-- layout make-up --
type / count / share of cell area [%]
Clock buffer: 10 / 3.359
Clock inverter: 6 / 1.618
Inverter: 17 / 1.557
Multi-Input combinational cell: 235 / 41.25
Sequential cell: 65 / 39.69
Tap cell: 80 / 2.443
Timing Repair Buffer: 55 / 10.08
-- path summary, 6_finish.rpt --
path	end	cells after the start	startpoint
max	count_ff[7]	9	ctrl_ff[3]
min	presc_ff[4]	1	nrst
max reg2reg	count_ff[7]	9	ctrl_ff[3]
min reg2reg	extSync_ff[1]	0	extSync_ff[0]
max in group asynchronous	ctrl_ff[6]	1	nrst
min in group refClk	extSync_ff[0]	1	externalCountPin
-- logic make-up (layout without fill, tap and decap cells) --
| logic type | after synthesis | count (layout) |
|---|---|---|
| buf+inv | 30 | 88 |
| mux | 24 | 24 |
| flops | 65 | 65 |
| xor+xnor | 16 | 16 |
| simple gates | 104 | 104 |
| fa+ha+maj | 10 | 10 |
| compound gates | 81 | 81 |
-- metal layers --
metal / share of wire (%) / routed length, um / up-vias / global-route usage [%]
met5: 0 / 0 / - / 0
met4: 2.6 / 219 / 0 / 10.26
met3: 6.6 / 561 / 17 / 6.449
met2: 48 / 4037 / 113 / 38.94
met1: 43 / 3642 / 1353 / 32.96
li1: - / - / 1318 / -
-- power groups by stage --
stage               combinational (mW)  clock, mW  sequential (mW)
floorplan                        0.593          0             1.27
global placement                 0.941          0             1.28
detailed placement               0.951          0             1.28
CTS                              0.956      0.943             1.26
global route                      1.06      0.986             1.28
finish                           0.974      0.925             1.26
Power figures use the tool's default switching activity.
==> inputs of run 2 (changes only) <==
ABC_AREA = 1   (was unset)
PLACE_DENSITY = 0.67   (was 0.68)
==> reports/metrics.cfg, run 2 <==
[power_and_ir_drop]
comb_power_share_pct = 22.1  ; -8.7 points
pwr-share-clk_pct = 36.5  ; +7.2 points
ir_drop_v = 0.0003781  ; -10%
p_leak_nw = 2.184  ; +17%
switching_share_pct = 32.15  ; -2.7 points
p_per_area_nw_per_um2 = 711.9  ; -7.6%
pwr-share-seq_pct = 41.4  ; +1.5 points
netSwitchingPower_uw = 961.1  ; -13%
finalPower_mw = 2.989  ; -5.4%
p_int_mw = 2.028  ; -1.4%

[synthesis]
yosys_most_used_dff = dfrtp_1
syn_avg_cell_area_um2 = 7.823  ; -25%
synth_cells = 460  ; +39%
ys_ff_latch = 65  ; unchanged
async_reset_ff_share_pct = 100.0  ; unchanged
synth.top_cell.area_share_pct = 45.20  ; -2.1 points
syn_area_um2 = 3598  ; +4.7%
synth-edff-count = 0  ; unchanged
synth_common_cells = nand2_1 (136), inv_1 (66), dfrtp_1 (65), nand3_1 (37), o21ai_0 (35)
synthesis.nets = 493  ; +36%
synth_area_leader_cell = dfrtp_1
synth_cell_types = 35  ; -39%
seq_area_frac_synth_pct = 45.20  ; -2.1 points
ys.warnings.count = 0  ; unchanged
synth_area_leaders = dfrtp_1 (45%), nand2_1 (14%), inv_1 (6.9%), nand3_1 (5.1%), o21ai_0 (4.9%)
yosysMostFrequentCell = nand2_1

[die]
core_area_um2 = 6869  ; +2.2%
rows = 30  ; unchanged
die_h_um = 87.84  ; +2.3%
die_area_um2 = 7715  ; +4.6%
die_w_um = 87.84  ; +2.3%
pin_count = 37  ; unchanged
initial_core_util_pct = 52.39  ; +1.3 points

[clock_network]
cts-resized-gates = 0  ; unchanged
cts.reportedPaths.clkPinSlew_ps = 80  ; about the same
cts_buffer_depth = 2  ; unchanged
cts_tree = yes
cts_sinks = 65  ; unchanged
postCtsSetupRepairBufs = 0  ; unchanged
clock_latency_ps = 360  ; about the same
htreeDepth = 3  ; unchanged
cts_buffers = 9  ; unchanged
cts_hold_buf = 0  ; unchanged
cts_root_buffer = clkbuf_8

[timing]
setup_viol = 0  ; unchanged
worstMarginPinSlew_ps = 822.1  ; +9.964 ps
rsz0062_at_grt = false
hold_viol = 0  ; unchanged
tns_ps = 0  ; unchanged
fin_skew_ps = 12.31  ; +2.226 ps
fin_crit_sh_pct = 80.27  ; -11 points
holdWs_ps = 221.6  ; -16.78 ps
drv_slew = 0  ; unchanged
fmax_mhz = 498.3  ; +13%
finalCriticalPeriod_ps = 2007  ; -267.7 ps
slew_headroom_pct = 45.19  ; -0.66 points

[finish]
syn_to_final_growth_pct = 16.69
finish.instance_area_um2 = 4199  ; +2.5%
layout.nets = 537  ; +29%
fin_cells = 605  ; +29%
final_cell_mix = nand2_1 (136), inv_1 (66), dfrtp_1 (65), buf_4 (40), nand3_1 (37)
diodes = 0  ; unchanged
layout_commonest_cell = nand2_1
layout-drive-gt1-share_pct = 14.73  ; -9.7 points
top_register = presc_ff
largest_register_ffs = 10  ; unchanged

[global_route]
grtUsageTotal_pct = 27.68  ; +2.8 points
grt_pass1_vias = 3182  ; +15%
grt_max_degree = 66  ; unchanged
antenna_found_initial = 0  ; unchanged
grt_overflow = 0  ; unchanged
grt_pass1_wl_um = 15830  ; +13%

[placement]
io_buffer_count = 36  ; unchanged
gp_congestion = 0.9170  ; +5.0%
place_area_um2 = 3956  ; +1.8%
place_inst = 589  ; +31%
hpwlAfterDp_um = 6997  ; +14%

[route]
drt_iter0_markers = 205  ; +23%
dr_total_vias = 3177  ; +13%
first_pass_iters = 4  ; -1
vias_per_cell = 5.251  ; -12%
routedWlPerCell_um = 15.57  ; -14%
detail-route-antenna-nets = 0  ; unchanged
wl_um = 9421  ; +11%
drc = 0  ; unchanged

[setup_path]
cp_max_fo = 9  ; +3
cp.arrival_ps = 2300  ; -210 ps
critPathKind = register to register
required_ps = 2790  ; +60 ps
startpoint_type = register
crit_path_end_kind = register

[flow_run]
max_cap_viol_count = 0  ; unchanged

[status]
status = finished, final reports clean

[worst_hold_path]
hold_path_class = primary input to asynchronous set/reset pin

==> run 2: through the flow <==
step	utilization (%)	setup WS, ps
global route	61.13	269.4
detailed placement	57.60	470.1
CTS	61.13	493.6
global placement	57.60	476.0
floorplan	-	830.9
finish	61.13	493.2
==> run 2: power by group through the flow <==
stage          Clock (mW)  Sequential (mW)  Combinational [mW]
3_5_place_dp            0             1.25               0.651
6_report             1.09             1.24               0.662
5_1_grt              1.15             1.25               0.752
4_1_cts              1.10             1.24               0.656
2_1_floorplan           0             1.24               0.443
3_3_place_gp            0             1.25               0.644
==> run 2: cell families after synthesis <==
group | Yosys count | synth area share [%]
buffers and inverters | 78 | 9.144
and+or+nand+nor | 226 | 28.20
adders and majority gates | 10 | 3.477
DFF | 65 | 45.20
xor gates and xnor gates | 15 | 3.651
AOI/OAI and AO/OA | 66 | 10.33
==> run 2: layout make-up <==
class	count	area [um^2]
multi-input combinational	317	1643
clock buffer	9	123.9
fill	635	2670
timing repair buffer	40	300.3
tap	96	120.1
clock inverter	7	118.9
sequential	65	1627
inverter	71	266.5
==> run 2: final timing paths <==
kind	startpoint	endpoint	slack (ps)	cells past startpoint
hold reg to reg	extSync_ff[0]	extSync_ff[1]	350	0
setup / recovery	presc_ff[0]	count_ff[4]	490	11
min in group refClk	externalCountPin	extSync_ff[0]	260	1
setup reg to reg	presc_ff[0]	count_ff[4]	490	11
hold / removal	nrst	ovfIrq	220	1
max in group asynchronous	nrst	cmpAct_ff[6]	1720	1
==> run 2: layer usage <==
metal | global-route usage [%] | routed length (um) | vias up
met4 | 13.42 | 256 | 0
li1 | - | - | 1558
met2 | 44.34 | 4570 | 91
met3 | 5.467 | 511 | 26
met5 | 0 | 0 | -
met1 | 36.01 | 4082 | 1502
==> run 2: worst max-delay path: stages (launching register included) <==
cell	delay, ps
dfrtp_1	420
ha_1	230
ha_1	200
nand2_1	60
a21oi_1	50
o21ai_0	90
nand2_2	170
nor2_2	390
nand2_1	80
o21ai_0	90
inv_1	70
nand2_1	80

##############################

## DESCRIPTION OF THE TASK
Taking the entries above, print exactly the lines starting at the line with "fin_crit_sh_pct = 80.27" and ending at the line with "layout_commonest_cell = nand2_1", both included.

## SOLUTION TO THIS EXERCISE
fin_crit_sh_pct = 80.27  ; -11 points
holdWs_ps = 221.6  ; -16.78 ps
drv_slew = 0  ; unchanged
fmax_mhz = 498.3  ; +13%
finalCriticalPeriod_ps = 2007  ; -267.7 ps
slew_headroom_pct = 45.19  ; -0.66 points

[finish]
syn_to_final_growth_pct = 16.69
finish.instance_area_um2 = 4199  ; +2.5%
layout.nets = 537  ; +29%
fin_cells = 605  ; +29%
final_cell_mix = nand2_1 (136), inv_1 (66), dfrtp_1 (65), buf_4 (40), nand3_1 (37)
diodes = 0  ; unchanged
layout_commonest_cell = nand2_1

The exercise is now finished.